Reduced individual effort in groups
- The Ringelmann effect is the finding that average individual performance decreases as group size increases (for example, in a tug of war, individuals pull less hard as the team grows).
- Social loafing is the tendency for individuals to reduce effort in a group because they believe their contribution is not being identified or valued.
Both reduce the group's actual productivity below its potential. Coaches reduce them by identifying and monitoring individual contributions (statistics, individual feedback), setting individual as well as team goals, clarifying roles so each member is accountable, building cohesion and a sense of responsibility, and reinforcing effort.
Examples in context
Example 1. Home advantage. A skilled team often performs better at home because a supportive crowd raises arousal and, for autonomous performers, facilitates the correct dominant responses. WJEC uses this to link social facilitation to a familiar phenomenon.
Example 2. The under-pulling tug-of-war team. As a tug-of-war team grows, each member pulls slightly less hard, the classic Ringelmann demonstration, because individual effort becomes harder to identify. This shows why making contributions visible matters.
Try this
Q1. Define social facilitation. [1 mark]
- Cue. The positive effect that the presence of others (an audience or co-actors) has on performance.
Q2. Explain why evaluation apprehension can worsen a beginner's performance in front of a crowd. [3 marks]
- Cue. The fear of being judged raises arousal further; by drive theory this makes the dominant response more likely, and for a beginner that response is often incorrect, so errors increase.
Q3. Name Tuckman's four stages of group formation in order. [2 marks]
- Cue. Forming, storming, norming, performing.
Exam-style practice questions
Practice questions written in the style of WJEC exam questions on this dot point, with worked answer explainers. The year tag is the paper they imitate, not the source.
WJEC 20195 marksExplain, using the concept of social facilitation, why the presence of an audience improves the performance of an expert but can harm that of a beginner.Show worked answer →
Social facilitation is the positive effect that the presence of others (an audience or co-actors) has on performance; social inhibition is the negative effect.
The presence of others increases arousal. By drive theory, increased arousal makes the dominant response more likely.
For an expert, whose skills are in the autonomous stage, the dominant response is the correct one, so the higher arousal facilitates performance and they perform better in front of a crowd.
For a beginner, whose dominant response may be incorrect, the higher arousal makes errors more likely, so the audience inhibits performance.
Evaluation apprehension (the fear of being judged) increases this effect, especially when the performer believes the audience is assessing them.

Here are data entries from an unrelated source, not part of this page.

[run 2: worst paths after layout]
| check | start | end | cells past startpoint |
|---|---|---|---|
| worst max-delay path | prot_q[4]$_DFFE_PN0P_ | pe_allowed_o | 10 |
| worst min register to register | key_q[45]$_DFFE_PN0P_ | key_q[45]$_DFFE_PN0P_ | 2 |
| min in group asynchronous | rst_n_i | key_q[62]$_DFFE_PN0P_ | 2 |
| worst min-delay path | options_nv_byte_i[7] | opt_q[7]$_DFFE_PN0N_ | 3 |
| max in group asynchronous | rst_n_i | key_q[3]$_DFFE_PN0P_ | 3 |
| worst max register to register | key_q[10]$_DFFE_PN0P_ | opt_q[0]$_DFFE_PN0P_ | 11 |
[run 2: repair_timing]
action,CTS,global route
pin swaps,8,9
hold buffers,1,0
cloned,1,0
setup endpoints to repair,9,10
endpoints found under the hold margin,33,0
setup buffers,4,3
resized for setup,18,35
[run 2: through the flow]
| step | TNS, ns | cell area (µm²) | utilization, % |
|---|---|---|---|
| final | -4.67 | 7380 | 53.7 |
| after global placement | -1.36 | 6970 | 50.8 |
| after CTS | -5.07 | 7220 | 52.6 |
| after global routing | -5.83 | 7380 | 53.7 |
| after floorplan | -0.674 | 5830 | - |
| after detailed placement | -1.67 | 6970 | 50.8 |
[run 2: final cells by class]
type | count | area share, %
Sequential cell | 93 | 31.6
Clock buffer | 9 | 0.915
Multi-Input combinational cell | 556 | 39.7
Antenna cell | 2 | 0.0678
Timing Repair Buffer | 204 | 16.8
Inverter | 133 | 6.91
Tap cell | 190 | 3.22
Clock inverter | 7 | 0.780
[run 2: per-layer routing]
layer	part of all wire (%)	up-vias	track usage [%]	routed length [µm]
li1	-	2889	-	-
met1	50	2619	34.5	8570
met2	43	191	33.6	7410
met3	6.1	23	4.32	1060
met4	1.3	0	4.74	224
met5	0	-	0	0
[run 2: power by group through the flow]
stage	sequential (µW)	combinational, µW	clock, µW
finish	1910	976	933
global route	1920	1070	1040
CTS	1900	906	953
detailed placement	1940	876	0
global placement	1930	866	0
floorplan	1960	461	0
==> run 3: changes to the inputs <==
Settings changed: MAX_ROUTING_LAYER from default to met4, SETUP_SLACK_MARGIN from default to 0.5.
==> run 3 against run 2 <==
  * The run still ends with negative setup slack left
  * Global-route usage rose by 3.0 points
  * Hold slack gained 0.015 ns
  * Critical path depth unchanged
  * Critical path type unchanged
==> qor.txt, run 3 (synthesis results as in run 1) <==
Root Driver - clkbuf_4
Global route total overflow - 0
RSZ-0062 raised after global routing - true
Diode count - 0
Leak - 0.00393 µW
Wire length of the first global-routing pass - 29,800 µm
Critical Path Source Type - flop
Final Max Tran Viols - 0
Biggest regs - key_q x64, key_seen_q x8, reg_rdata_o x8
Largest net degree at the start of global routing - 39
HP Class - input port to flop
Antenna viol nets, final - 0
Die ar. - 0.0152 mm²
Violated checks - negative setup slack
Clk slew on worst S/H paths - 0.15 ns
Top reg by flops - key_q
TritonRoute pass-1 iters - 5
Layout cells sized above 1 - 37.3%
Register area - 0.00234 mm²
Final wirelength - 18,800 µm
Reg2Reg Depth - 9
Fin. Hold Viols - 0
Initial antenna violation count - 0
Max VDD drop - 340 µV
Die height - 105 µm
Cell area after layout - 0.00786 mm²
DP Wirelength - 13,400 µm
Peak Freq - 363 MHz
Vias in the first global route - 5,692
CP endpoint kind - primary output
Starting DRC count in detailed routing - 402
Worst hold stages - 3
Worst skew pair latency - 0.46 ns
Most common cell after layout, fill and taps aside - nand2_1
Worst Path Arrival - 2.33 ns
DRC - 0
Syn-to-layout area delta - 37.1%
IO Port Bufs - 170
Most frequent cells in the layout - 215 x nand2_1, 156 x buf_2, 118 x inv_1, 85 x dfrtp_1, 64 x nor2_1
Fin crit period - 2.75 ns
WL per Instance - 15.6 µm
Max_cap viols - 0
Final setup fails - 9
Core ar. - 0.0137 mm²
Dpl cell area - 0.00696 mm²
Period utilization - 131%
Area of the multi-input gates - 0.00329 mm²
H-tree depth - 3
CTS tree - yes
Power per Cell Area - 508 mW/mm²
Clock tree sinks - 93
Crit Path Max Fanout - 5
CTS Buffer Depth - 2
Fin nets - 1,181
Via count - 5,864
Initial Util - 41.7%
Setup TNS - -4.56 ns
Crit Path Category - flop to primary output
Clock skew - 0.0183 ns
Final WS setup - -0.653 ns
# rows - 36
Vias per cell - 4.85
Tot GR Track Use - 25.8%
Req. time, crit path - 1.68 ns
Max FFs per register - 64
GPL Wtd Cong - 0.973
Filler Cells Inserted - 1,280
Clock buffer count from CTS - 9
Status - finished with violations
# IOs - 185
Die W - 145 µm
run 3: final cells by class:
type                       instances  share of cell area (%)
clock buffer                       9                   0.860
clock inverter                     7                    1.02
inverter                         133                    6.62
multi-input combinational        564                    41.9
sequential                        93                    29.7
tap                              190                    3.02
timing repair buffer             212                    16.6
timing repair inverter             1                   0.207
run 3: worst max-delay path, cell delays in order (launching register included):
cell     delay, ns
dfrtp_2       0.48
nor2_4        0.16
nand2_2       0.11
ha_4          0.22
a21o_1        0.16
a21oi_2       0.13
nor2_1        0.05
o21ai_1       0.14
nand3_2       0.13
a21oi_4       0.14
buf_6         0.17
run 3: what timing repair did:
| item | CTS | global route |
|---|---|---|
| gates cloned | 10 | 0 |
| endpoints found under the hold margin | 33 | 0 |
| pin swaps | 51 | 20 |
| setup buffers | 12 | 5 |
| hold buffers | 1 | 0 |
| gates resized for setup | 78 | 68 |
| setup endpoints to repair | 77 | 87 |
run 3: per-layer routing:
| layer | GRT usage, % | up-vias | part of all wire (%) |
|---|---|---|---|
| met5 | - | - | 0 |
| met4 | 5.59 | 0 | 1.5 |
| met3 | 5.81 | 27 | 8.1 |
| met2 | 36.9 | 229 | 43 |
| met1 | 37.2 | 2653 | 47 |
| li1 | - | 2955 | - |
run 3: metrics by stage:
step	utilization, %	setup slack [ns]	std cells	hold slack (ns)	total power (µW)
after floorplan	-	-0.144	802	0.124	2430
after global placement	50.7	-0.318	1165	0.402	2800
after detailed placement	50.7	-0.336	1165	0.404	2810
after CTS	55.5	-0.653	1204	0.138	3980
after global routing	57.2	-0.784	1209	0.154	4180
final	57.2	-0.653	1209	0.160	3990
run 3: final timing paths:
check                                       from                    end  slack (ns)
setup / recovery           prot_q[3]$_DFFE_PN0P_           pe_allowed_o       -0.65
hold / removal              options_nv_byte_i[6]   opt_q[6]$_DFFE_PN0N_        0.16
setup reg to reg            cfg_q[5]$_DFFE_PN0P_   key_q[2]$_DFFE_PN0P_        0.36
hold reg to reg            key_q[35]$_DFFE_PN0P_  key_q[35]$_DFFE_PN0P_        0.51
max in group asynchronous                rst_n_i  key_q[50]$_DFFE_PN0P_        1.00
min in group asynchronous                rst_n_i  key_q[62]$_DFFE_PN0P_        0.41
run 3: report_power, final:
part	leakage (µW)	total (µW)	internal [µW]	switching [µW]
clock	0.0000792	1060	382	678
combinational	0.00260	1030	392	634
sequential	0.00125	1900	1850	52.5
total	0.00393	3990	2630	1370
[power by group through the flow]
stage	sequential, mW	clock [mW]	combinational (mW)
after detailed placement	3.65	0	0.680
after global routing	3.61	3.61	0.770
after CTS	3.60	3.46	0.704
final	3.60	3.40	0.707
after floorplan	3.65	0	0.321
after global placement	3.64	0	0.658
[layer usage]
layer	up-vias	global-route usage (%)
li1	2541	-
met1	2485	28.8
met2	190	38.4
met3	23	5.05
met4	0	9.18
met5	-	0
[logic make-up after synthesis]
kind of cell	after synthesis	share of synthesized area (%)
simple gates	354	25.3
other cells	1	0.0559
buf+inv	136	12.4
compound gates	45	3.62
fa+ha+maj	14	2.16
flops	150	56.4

Markers reward defining social facilitation and inhibition, the rise in arousal making the dominant response more likely, and the expert-beginner contrast, ideally with evaluation apprehension.
WJEC 20214 marksExplain what is meant by social loafing and describe two strategies a coach could use to reduce it.Show worked answer →
Social loafing is the tendency for individuals to reduce their effort when performing in a group, because they believe their individual contribution is not being identified or valued (linked to the Ringelmann effect, where average individual performance falls as group size increases).
Strategies to reduce it include: highlighting and monitoring individual contributions (so players know their effort is seen), giving individual feedback and statistics, setting individual as well as team goals, developing group cohesion and a sense of responsibility, and reinforcing effort. Naming roles clearly so each player is accountable also helps.
Markers reward a correct definition of social loafing and two valid strategies focused on identifying and valuing individual effort.